Pavan Kumar Reddy Kambam1, Dawn Eriksen1, Jason Lajoie1, and Lianhong Sun2. (1) Department of Chemical Engineering, University of Massachusetts Amherst, 159 Goessmann Lab, 686 North Pleasant St, Amherst, MA 01003, (2) Chemical Engineering, University of Massachusetts Amherst, 159 Goessmann Lab, 686 North Pleasant St, Amherst, MA 01003
LuxI and its homologs catalyze the synthesis of a variety of signaling molecules essential for a cell-cell communication mechanism, quorum sensing. These signaling molecules vary in the length of the side chain and the oxidation states, and these differences can be distinguished by corresponding cognate transcription factors. Such specificity allows the presence of multiple quorum sensing systems simultaneously without interfering with each other's functions. LuxI homologs exhibit high sequence similarity, and highly conserved amino acid residues across the family have been identified. In spite of the intensive biochemical characterizations of the LuxI enzymes, the molecular mechanisms of the LuxI enzyme substrate specificity, amino acid residues important for the substrate specificity in particular, remain unknown. Because quorum sensing is involved in a variety of infectious diseases, illuminating the mechanisms will facilitate the development of novel antibiotics specifically targeting quorum sensing to eliminate bacterial infections, a method regarded as a superior strategy to common antibiotics with the potential of not introducing bacterial drug resistance.

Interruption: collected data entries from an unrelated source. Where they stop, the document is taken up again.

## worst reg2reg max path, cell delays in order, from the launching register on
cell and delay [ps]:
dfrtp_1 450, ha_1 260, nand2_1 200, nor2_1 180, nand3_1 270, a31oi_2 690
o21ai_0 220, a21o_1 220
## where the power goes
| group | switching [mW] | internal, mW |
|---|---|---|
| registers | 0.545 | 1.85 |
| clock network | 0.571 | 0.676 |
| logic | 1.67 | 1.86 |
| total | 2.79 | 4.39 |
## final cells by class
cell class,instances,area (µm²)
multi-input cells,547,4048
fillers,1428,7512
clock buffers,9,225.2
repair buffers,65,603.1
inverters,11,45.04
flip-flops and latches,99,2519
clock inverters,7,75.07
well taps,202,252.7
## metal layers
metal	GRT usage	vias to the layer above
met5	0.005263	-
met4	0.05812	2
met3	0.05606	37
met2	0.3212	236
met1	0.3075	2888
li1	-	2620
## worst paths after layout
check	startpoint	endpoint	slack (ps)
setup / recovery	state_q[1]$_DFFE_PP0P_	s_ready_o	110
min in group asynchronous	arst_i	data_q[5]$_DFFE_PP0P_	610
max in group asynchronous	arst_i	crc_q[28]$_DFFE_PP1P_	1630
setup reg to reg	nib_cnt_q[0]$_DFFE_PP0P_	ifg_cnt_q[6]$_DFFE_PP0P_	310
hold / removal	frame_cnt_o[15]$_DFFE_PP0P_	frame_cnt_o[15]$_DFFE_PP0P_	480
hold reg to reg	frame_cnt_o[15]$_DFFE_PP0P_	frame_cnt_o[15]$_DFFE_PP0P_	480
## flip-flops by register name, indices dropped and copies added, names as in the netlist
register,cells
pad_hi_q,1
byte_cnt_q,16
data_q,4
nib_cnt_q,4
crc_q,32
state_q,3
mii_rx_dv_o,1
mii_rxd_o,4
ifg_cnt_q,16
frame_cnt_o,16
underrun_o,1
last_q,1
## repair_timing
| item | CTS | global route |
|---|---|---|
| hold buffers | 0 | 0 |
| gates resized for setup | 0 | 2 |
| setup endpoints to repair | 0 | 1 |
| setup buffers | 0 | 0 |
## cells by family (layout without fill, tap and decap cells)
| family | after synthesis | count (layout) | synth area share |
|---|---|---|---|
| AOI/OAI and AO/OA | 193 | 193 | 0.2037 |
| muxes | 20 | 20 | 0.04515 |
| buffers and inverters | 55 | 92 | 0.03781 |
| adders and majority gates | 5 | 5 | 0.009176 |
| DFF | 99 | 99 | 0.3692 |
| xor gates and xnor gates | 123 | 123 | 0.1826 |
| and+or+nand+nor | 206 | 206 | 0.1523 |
## src/rtl/instr_encoder_pkg.sv

```systemverilog
// Shared definitions for the RV32I instruction encoder.
// - imm_src_e     : immediate format select, same encoding as the datapath immSrc
// - OP_*          : RV32I major opcodes used by the test-program loader
// - IMM_*_MIN/MAX : legal signed immediate range for each format
package instr_encoder_pkg;

  typedef enum logic [1:0] {
    IMM_I = 2'b00,
    IMM_S = 2'b01,
    IMM_B = 2'b10,
    IMM_J = 2'b11
  } imm_src_e;

  localparam logic [6:0] OP_IMM = 7'b0010011;
  localparam logic [6:0] LOAD   = 7'b0000011;
  localparam logic [6:0] STORE  = 7'b0100011;
  localparam logic [6:0] BRANCH = 7'b1100011;
  localparam logic [6:0] JAL    = 7'b1101111;
  localparam logic [6:0] JALR   = 7'b1100111;

  localparam int IMM_I_MIN = -2048;
  localparam int IMM_I_MAX = 2047;
  localparam int IMM_S_MIN = -2048;
  localparam int IMM_S_MAX = 2047;
  localparam int IMM_B_MIN = -4096;
  localparam int IMM_B_MAX = 4094;
  localparam int IMM_J_MIN = -1048576;
  localparam int IMM_J_MAX = 1048574;

  // True when a signed immediate lies outside [lo, hi].
  function automatic logic out_of_range(input logic signed [31:0] v, input int lo, input int hi);
    return (v < lo) || (v > hi);
  endfunction

endpackage

```

## src/rtl/instr_encoder_if.sv

```systemverilog
// Bus bundle for instr_encoder.
// Input side : in_valid/in_ready handshake plus decoded fields (immSrc, opcode, rd,
//              funct3, rs1, rs2, imm).
// Output side: out_valid/out_ready handshake plus instr, out_addr, out_err.
// Status     : err_sticky, err_clear, count.
// Handshake rule: a transfer happens on a rising clk edge where valid and ready are
// both high; a producer holding valid keeps its payload stable until that edge, and
// ready never depends combinationally on the same side's valid.
interface instr_encoder_if #(
  parameter int CNT_W = 16
) ();
  logic             in_valid;
  logic             in_ready;
  logic [1:0]       immSrc;
  logic [6:0]       opcode;
  logic [4:0]       rd;
  logic [2:0]       funct3;
  logic [4:0]       rs1;
  logic [4:0]       rs2;
  logic [31:0]      imm;
  logic             out_valid;
  logic             out_ready;
  logic [31:0]      instr;
  logic [31:0]      out_addr;
  logic             out_err;
  logic             err_sticky;
  logic             err_clear;
  logic [CNT_W-1:0] count;

  // Driver side (test-program generator / bench).
  modport master (
    output in_valid, immSrc, opcode, rd, funct3, rs1, rs2, imm, out_ready, err_clear,
    input  in_ready, out_valid, instr, out_addr, out_err, err_sticky, count
  );

  // Encoder side.
  modport slave (
    input  in_valid, immSrc, opcode, rd, funct3, rs1, rs2, imm, out_ready, err_clear,
    output in_ready, out_valid, instr, out_addr, out_err, err_sticky, count
  );
endinterface

```

## src/rtl/instr_pack.sv

```systemverilog
// Purely combinational RV32I packer: places the immediate and register fields of an
// I/S/B/J instruction and flags immediates that are out of range or misaligned.
// Ports: imm_src, opcode, rd, funct3, rs1, rs2, imm in; instr, err out.
// An erroneous immediate is still packed from its low bits.
module instr_pack
  import instr_encoder_pkg::*;
(
  input  logic [1:0]  imm_src,
  input  logic [6:0]  opcode,
  input  logic [4:0]  rd,
  input  logic [2:0]  funct3,
  input  logic [4:0]  rs1,
  input  logic [4:0]  rs2,
  input  logic [31:0] imm,
  output logic [31:0] instr,
  output logic        err
);
  always_comb begin
    instr = 32'h0;
    err   = 1'b0;
    unique case (imm_src_e'(imm_src))
      IMM_I: begin
        instr = {imm[11:0], rs1, funct3, rd, opcode};
        err   = out_of_range(imm, IMM_I_MIN, IMM_I_MAX);
      end
      IMM_S: begin
        instr = {imm[11:5], rs2, rs1, funct3, imm[4:0], opcode};
        err   = out_of_range(imm, IMM_S_MIN, IMM_S_MAX);
      end
      IMM_B: begin
        instr = {imm[12], imm[10:5], rs2, rs1, funct3, imm[4:1], imm[11], opcode};
        err   = out_of_range(imm, IMM_B_MIN, IMM_B_MAX) | imm[0];
      end
      IMM_J: begin
        instr = {imm[20], imm[10:1], imm[11], imm[19:12], rd, opcode};
        err   = out_of_range(imm, IMM_J_MIN, IMM_J_MAX) | imm[0];
      end
      default: begin
        instr = 32'h0;
        err   = 1'b0;
      end
    endcase
  end
endmodule

```

## src/rtl/instr_encoder.sv

```systemverilog
// Two-stage valid/ready RV32I instruction encoder for the test-program loader.
// S1 registers the decoded fields; instr_pack packs them and checks the immediate.
// S2 is the output register holding instr, its address and its error flag.
// Ports: clk, reset (async, active-high), bus (instr_encoder_if.slave).
// Addresses advance by 4 for every word loaded into S2; count advances per output
// handshake; err_sticky records any handed-off erroneous word until err_clear.
module instr_encoder
  import instr_encoder_pkg::*;
#(
  parameter logic [31:0] BASE_ADDR = 32'h0000_0000,
  parameter int          CNT_W     = 16
) (
  input  logic           clk,
  input  logic           reset,
  instr_encoder_if.slave bus
);
  logic             s1_valid_q, s1_valid_d;
  logic [1:0]       s1_src_q, s1_src_d;
  logic [6:0]       s1_opcode_q, s1_opcode_d;
  logic [4:0]       s1_rd_q, s1_rd_d;
  logic [2:0]       s1_funct3_q, s1_funct3_d;
  logic [4:0]       s1_rs1_q, s1_rs1_d;
  logic [4:0]       s1_rs2_q, s1_rs2_d;
  logic [31:0]      s1_imm_q, s1_imm_d;
  logic             s2_valid_q, s2_valid_d;
  logic [31:0]      s2_instr_q, s2_instr_d;
  logic [31:0]      s2_addr_q, s2_addr_d;
  logic             s2_err_q, s2_err_d;
  logic [31:0]      next_addr_q, next_addr_d;
  logic [CNT_W-1:0] count_q, count_d;
  logic             err_sticky_q, err_sticky_d;

  logic        in_ready, in_fire, out_fire, s2_load;
  logic [31:0] pack_instr;
  logic        pack_err;

  instr_pack u_pack (
    .imm_src (s1_src_q),
    .opcode  (s1_opcode_q),
    .rd      (s1_rd_q),
    .funct3  (s1_funct3_q),
    .rs1     (s1_rs1_q),
    .rs2     (s1_rs2_q),
    .imm     (s1_imm_q),
    .instr   (pack_instr),
    .err     (pack_err)
  );

  // S1 may refill in the same cycle it drains into S2, so in_ready looks at
  // out_ready (through s2_load) but never at in_valid.
  always_comb begin
    out_fire = s2_valid_q & bus.out_ready;
    s2_load  = s1_valid_q & (~s2_valid_q | bus.out_ready);
    in_ready = ~s1_valid_q | s2_load;
    in_fire  = bus.in_valid & in_ready;
  end

  always_comb begin
    s1_valid_d   = s1_valid_q;
    s1_src_d     = s1_src_q;
    s1_opcode_d  = s1_opcode_q;
    s1_rd_d      = s1_rd_q;
    s1_funct3_d  = s1_funct3_q;
    s1_rs1_d     = s1_rs1_q;
    s1_rs2_d     = s1_rs2_q;
    s1_imm_d     = s1_imm_q;
    s2_valid_d   = s2_valid_q;
    s2_instr_d   = s2_instr_q;
    s2_addr_d    = s2_addr_q;
    s2_err_d     = s2_err_q;
    next_addr_d  = next_addr_q;
    count_d      = count_q;
    err_sticky_d = err_sticky_q;

    if (in_fire) begin
      s1_valid_d  = 1'b1;
      s1_src_d    = bus.immSrc;
      s1_opcode_d = bus.opcode;
      s1_rd_d     = bus.rd;
      s1_funct3_d = bus.funct3;
      s1_rs1_d    = bus.rs1;
      s1_rs2_d    = bus.rs2;
      s1_imm_d    = bus.imm;
    end else if (s2_load) begin
      s1_valid_d = 1'b0;
    end

    if (s2_load) begin
      s2_valid_d  = 1'b1;
      s2_instr_d  = pack_instr;
      s2_err_d    = pack_err;
      s2_addr_d   = next_addr_q;
      next_addr_d = next_addr_q + 32'd4;
    end else if (out_fire) begin
      s2_valid_d = 1'b0;
    end

    if (out_fire) begin
      count_d = count_q + {{(CNT_W-1){1'b0}}, 1'b1};
    end

    // A set in the same cycle as a clear must win.
    if (out_fire && s2_err_q) begin
      err_sticky_d = 1'b1;
    end else if (bus.err_clear) begin
      err_sticky_d = 1'b0;
    end
  end

  always_ff @(posedge clk or posedge reset) begin
    if (reset) begin
      s1_valid_q   <= 1'b0;
      s1_src_q     <= 2'b00;
      s1_opcode_q  <= 7'h0;
      s1_rd_q      <= 5'h0;
      s1_funct3_q  <= 3'h0;
      s1_rs1_q     <= 5'h0;
      s1_rs2_q     <= 5'h0;
      s1_imm_q     <= 32'h0;
      s2_valid_q   <= 1'b0;
      s2_instr_q   <= 32'h0;
      s2_addr_q    <= BASE_ADDR;
      s2_err_q     <= 1'b0;
      next_addr_q  <= BASE_ADDR;
      count_q      <= '0;
      err_sticky_q <= 1'b0;
    end else begin
      s1_valid_q   <= s1_valid_d;
      s1_src_q     <= s1_src_d;
      s1_opcode_q  <= s1_opcode_d;
      s1_rd_q      <= s1_rd_d;
      s1_funct3_q  <= s1_funct3_d;
      s1_rs1_q     <= s1_rs1_d;
      s1_rs2_q     <= s1_rs2_d;
      s1_imm_q     <= s1_imm_d;
      s2_valid_q   <= s2_valid_d;
      s2_instr_q   <= s2_instr_d;
      s2_addr_q    <= s2_addr_d;
      s2_err_q     <= s2_err_d;
      next_addr_q  <= next_addr_d;
      count_q      <= count_d;
      err_sticky_q <= err_sticky_d;
    end
  end

  assign bus.in_ready   = in_ready;
  assign bus.out_valid  = s2_valid_q;
  assign bus.instr      = s2_instr_q;
  assign bus.out_addr   = s2_addr_q;
  assign bus.out_err    = s2_err_q;
  assign bus.err_sticky = err_sticky_q;
  assign bus.count      = count_q;

endmodule

```

## src/flat_wrapper.sv

```systemverilog
// flat-port wrapper written by rule: the top's interface ports become plain ports
module instr_encoder_flat import instr_encoder_pkg::*;
#(
  parameter logic [31:0] BASE_ADDR = 32'h0000_0000,
  parameter int          CNT_W     = 16
)
  (clk, reset, bus_in_valid, bus_immSrc, bus_opcode, bus_rd, bus_funct3, bus_rs1, bus_rs2, bus_imm, bus_out_ready, bus_err_clear, bus_in_ready, bus_out_valid, bus_instr, bus_out_addr, bus_out_err, bus_err_sticky, bus_count);
  instr_encoder_if #(.CNT_W(CNT_W)) bus_i ();
  input  logic clk;
  input  logic reset;
  input wire logic [$bits(bus_i.in_valid)-1:0] bus_in_valid;
  input wire logic [$bits(bus_i.immSrc)-1:0] bus_immSrc;
  input wire logic [$bits(bus_i.opcode)-1:0] bus_opcode;
  input wire logic [$bits(bus_i.rd)-1:0] bus_rd;
  input wire logic [$bits(bus_i.funct3)-1:0] bus_funct3;
  input wire logic [$bits(bus_i.rs1)-1:0] bus_rs1;
  input wire logic [$bits(bus_i.rs2)-1:0] bus_rs2;
  input wire logic [$bits(bus_i.imm)-1:0] bus_imm;
  input wire logic [$bits(bus_i.out_ready)-1:0] bus_out_ready;
  input wire logic [$bits(bus_i.err_clear)-1:0] bus_err_clear;
  output wire logic [$bits(bus_i.in_ready)-1:0] bus_in_ready;
  output wire logic [$bits(bus_i.out_valid)-1:0] bus_out_valid;
  output wire logic [$bits(bus_i.instr)-1:0] bus_instr;
  output wire logic [$bits(bus_i.out_addr)-1:0] bus_out_addr;
  output wire logic [$bits(bus_i.out_err)-1:0] bus_out_err;
  output wire logic [$bits(bus_i.err_sticky)-1:0] bus_err_sticky;
  output wire logic [$bits(bus_i.count)-1:0] bus_count;
  assign bus_i.in_valid = bus_in_valid;
  assign bus_i.immSrc = bus_immSrc;
  assign bus_i.opcode = bus_opcode;
  assign bus_i.rd = bus_rd;
  assign bus_i.funct3 = bus_funct3;
  assign bus_i.rs1 = bus_rs1;
  assign bus_i.rs2 = bus_rs2;
  assign bus_i.imm = bus_imm;
  assign bus_i.out_ready = bus_out_ready;
  assign bus_i.err_clear = bus_err_clear;
  assign bus_in_ready = bus_i.in_ready;
  assign bus_out_valid = bus_i.out_valid;
  assign bus_instr = bus_i.instr;
  assign bus_out_addr = bus_i.out_addr;
  assign bus_out_err = bus_i.out_err;
  assign bus_err_sticky = bus_i.err_sticky;
  assign bus_count = bus_i.count;
  instr_encoder #(.BASE_ADDR(BASE_ADDR), .CNT_W(CNT_W)) u_core (.clk(clk), .reset(reset), .bus(bus_i));
endmodule
```

## config.mk

```make
export PLATFORM = sky130hd
export DESIGN_NAME = instr_encoder_flat
export DESIGN_NICKNAME = d
export VERILOG_FILES = /design/src/rtl/instr_encoder_pkg.sv /design/src/rtl/instr_encoder_if.sv /design/src/rtl/instr_pack.sv /design/src/rtl/instr_encoder.sv /design/src/flat_wrapper.sv
export SDC_FILE = /design/constraint.sdc
export NUM_CORES = 1
export LEC_CHECK = 0
export ABC_AREA = 1
export CAP_MARGIN = 40
export CORE_MARGIN = 4
export CORE_UTILIZATION = 54
export CTS_BUF_LIST = sky130_fd_sc_hd__clkbuf_4 sky130_fd_sc_hd__clkbuf_8
export DETAILED_ROUTE_END_ITERATION = 10
export MAX_ROUTING_LAYER = met4
export PLACE_DENSITY = 0.82
export SYNTH_ARGS = -nofsm -noshare
export SYNTH_HDL_FRONTEND = slang
export SYNTH_HIERARCHICAL = 1
export SYNTH_SLANG_ARGS = --single-unit
```

## constraint.sdc

```tcl
create_clock -name clk -period 8.9 [get_ports clk]
set_input_delay 2.67 -clock clk [delete_from_list [all_inputs] [get_ports clk]]
set_output_delay 2.67 -clock clk [all_outputs]
set_load 0.01 [all_outputs]
```

---- Yosys cells after proc, flatten, opt, wreduce, memory -nomap -nowiden ----
Index checks and enable logic that the tools add are counted.
cells by class
  add/subtract/negate cells ............... 2
  $mul .................................... 0
  divide/modulo/power cells ............... 0
  $lt $le $gt $ge ......................... 6
  equality and inequality tests ........... 3
  shift operators ......................... 0
  muxes and demuxes ....................... 8
  bitwise gates (word level) .............. 9
  reductions and logical operators ........ 9
operator list
  kind                   number
  $pmux 32 s4            1
  $add 32x3->32 const B  1
  $gt 32x12->1 const B   1
  $gt 32x13->1 const B   1
  $gt 32x21->1 const B   1
  $lt 32x12->1 const B   1
  $lt 32x13->1 const B   1
  $lt 32x21->1 const B   1
  $add 16x1->16 const B  1
  $mux 1                 6
  $reduce_bool 2->1      3
  $eq 2x2->1 const B     2
  $or 1x1->1             4
  $and 1x1->1            3
  $logic_or 1x1->1       3
  $pmux 1 s3             1
  $eq 2x1->1 const B     1
  $logic_not 2->1        1
  $not 1->1              2
  $reduce_or 2->1        1
  $logic_and 1x1->1      1
word-level totals
  flip-flop bits (word level) ............. 175
  bits in latches ......................... 0
  RAM bits ................................ 0
  bits in read-only memories .............. 0
  input bits .............................. 64
  output and inout bits ................... 84
  memories kept ........................... 0

---- Depth between registers and ports, before layout ----
  word-level depth ........................ 6
  gate-level depth with buffers ........... 12
  depth with buffers taken out ............ 12

---- By module ----
Netlist, hierarchy kept.
modules (own cells, without submodules)
  module         instances  cells each  area each (µm²)  sequential area each (µm²)
  instr_encoder  1          704         7244.4           4279.1
  instr_pack     1          180         834.6            0.0

---- Worst setup path before layout ----
No wires, ideal clock.
  path kind ............................... input port to output port
  from .................................... input port bus_out_ready
  to ...................................... output port bus_in_ready
  arrival ................................. 2855 ps
  path slack .............................. 3375 ps
  stages .................................. 2
  path buffers ............................ 0
  cell sequence ........................... inv_2 > nand3_2
between the ends
  cells in the longest elaborated chain, start to end .. 3
ends and longest elaborated chain
  element          RTL line             source
  start, declared  flat_wrapper.sv:19   input wire logic [$bits(bus_i.out_ready)-1:0] bus_out_ready;
  $or 1x1->1       instr_encoder.sv:53  s2_load = s1_valid_q & (~s2_valid_q | bus.out_ready);
  $and 1x1->1      instr_encoder.sv:53
  $or 1x1->1       instr_encoder.sv:54  in_ready = ~s1_valid_q | s2_load;
  end, declared    flat_wrapper.sv:21   output wire logic [$bits(bus_i.in_ready)-1:0] bus_in_ready;
Every way passes these cells.

---- Worst setup path in the final report ----
Same ends and word-level chain as after synthesis.

==> results.md <==
- Avg Vias per Cell: 4.97
- Mapped cell area: 8080 um^2
- Fraction of layout cells with a size suffix above 1: 0.131
- Slew Limit Fails: 0
- DP Area: 9530 um^2
- Ys async rst share: 1.00
- Skew final: 0.0118 ns
- Drt total wl: 17.1 mm
- Worst EP arrival: 3.95 ns
- Gpl congestion: 0.897
- Nature of the critical path endpoint: primary output
- Most instantiated cells after synthesis: nand2_1, dfrtp_1, nor2_1
- Fin crit share: 0.744
- CTS tree: done
- Chip width: 130 um
- FP Rows: 44
- Area Growth Syn to Fin: 22.6%
- Clock Sinks: 171
- Max Cap Viol: 0
- Final core occ: 0.679
- Top delay family on crit path: buffers and inverters
- Core box area: 14,600 um^2
- Avg Cell Area, Syn: 9.14 um^2
- Top FF cell, synth: dfrtp_1
- Final Critical Period: 6.62 ns
- Bufs on Longest Clock Path: 2
- Post-CTS sizing: 0
- Antenna Nets Post-Route: 0
- Total Neg Setup Slack: 0 ns
- Yosys reg bits: 171
- # IOs: 148
- Hold WS: 0.470 ns
- H-tree lvl count: 4
- DRT Pass-1 Iters: 5
- Initial Util: 0.554
- FMAX: 151 MHz
- Cell-internal power: 1460 uW
- Unrepaired setup endpoints after global routing: no
- Die height: 130 um
- Status: completed
- TritonCTS Buffers: 17
- Vias in the first global route: 5,897
- Most numerous cell in the Yosys netlist: nand2_1
- Ranking of synthesized cells by area: dfrtp_1, nand2_1, mux2_2
- Worst-Skew Late Latency: 0.45 ns
- R2R Setup Slk: 6.96 ns
- Worst min path class: flop to flop
- Pre-CTS WS: 2.28 ns
- # DRC: 0
- Largest net degree at the start of global routing: 91
- Fillers: 1,168
- Slowest stage delay, CP: 0.55 ns
- Root Buffer: clkbuf_8
- Critical-path cell list: clkdlybuf4s50_1 > inv_2 > nand3_2 > clkdlybuf4s50_1
- Ys Warns: 6
- Initial antenna violation count: 0
- Cell taking the most area after synthesis: dfrtp_1
- Seq/Total Area, Yosys: 0.530
- Peak VDD IR: 0.106 mV
- Final hold viol count: 0
- Sw power: 653 uW
- Antenna cell count: 0
- Comb pwr share: 0.266
- Crit-path most repeated cell: clkdlybuf4s50_1
- Sequential Area: 4280 um^2
- Area of the multi-input gates: 3200 um^2
- Worst slew pin tran: 0.824 ns
- CP max FO: 3
- Slew HR: 0.450
- Clock network power share: 0.242
- CP Class: input pin to primary output
- Synth top area share: 0.530
- Detailed Route Iter0 Violations: 375
- Average routed wire per standard cell: 14.1 um
- Fin area: 9900 um^2
- Clk slew on worst S/H paths: 0.09 ns
- Sw Ratio: 0.310
- DR vias: 6,024
- Post-CTS Setup Repair Bufs: 0
- DP HPWL: 12.4 mm
- CP required: 6.23 ns
- Worst setup margin: 2.28 ns
- Yosys cell types: 35
- Mapped Cells: 884
- Final nets: 1,081
- Leakage Power: 0.00473 uW
- Critical path's slowest cell: clkdlybuf4s50_1
- Setup violators final: 0
- Die area: 17,000 um^2
- Share of power burned in registers: 0.492
- First-pass GRT wire length: 28.3 mm
- Power per cell area: 213 nW/um^2
- Crit path launch type: input pin
- Number of synthesized flops with an enable pin: 0
- GRT overflow: 0
- Hold buffers post-CTS: 0
- Total GRT Usage: 0.219
- Port bufs: 145
- WP buf/inv: 3
==> layout by cell type, fill, tap and decap left out, types with 2 or more instances in the layout <==
cell,count
clkinv_2,3
xor2_1,21
dfrtp_1,171
clkbuf_8,18
nand3_2,3
nand3_1,34
nand2_2,6
nand2_4,6
ha_1,2
nor2_1,74
clkdlybuf4s50_1,145
o21ai_0,25
o221ai_1,2
inv_2,6
xnor2_1,10
clkinvlp_4,2
o21ai_1,2
clkinv_4,4
nor3_1,3
clkbuf_4,4
buf_16,2
nor2_4,6
nand4_1,10
mux2_2,61
a21oi_1,2
inv_1,72
buf_4,2
nand2_1,313
conb_1,2
nor2_2,6
==> logic make-up after synthesis <==
| family | count (synthesis) | share of synthesized area |
|---|---|---|
| XOR/XNOR | 31 | 0.0336 |
| multiplexers | 63 | 0.0883 |
| flip-flops | 171 | 0.530 |
| AND/OR/NAND/NOR | 466 | 0.247 |
| buffers and inverters | 117 | 0.0760 |
| AO/OA/AOI/OAI | 33 | 0.0223 |
| other | 1 | 0.000464 |
| adder cells (fa/ha/maj) | 2 | 0.00310 |
==> worst register-to-register path, delay by kind of cell (launching register included) <==
kind | cells | cell delay [ns]
simple gates | 4 | 0.63
buf+inv | 2 | 0.56
flops | 1 | 0.49
compound gates | 1 | 0.18
==> layout make-up <==
cell class	count	share of cell area
inverters	79	0.0305
well taps	184	0.0232
clock buffers	22	0.0281
clock inverters	10	0.00960
multi-input cells	597	0.323
repair buffers	149	0.154
flip-flops and latches	171	0.432
==> power by group through the flow <==
stage | Combinational [uW] | Clock (uW) | Sequential (uW)
after CTS | 569 | 527 | 1040
after global placement | 548 | 0 | 1050
after detailed placement | 568 | 0 | 1050
after floorplan | 285 | 0 | 1070
after global routing | 620 | 561 | 1060
final | 561 | 510 | 1040
==> stage by stage <==
stage	power (uW)	cells
after floorplan	1350	885
after global routing	2240	1212
after global placement	1590	1178
after CTS	2130	1212
after detailed placement	1620	1180
final	2110	1212
==> flip-flops by register name (all words and copies together) (netlist names), 2 cells and up <==
register / flops
u_core/bus.count: 16
u_core/bus.instr: 32
u_core/bus.out_addr: 30
u_core/next_addr_q: 30
u_core/s1_funct3_q: 3
u_core/s1_imm_q: 32
u_core/s1_opcode_q: 7
u_core/s1_rd_q: 5
u_core/s1_rs1_q: 5
u_core/s1_rs2_q: 5
u_core/s1_src_q: 2
==> layer usage <==
metal / global-route usage / up-vias / routed length (um)
li1: - / 3012 / -
met1: 0.280 / 2819 / 7700
met2: 0.344 / 177 / 8120
met3: 0.0553 / 16 / 1000
met4: 0.0727 / 0 / 268
met5: - / - / 0
==> final timing paths <==
check                                       from                 endpoint  cells past startpoint
max                                bus_out_ready             bus_in_ready                      4
min                        u_core/s1_opcode_q[3]      u_core/bus.instr[3]                      2
max reg2reg                 u_core/bus.out_valid   u_core/next_addr_q[20]                      7
min reg2reg                u_core/s1_opcode_q[3]      u_core/bus.instr[3]                      2
max in group asynchronous                  reset  u_core/bus.out_addr[11]                      4
min in group asynchronous                  reset      u_core/bus.instr[1]                      2
Note: power is estimated with default switching activity, not from simulation.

We believe engineering the substrate specificity of LuxI homologs will identify amino acids important for the substrate specificity. As a homolog of LuxI, RhlI catalyzes the synthesis of C4HSL (N-butanoyl homoserine lactone) and C6HSL (N-hexanoyl homoserine lactone) but not OHHL (3-oxo-hexanoyl homoserine lactone), which is synthesized by LuxI. Using a genetic selection we established for the engineering of LuxI, we performed directed evolution on RhlI to introduce a novel OHHL synthesis activity. After three rounds of directed evolution experiments, a mutant with a significant OHHL activity was identified, and the OHHL synthesized by the mutant was detected from the cell culture. In addition to the novel OHHL synthesis activity, this mutant shows a more than 10-fold increase in the C6HSL synthesis activity, an activity which is comparable to the C4HSL synthesis activity. To further increase OHHL synthesis activity, we have developed a strategy allowing for selecting such an activity. In this presentation, we will discuss our efforts in using both directed evolution and rational design in introducing and improving the OHHL synthesis activity.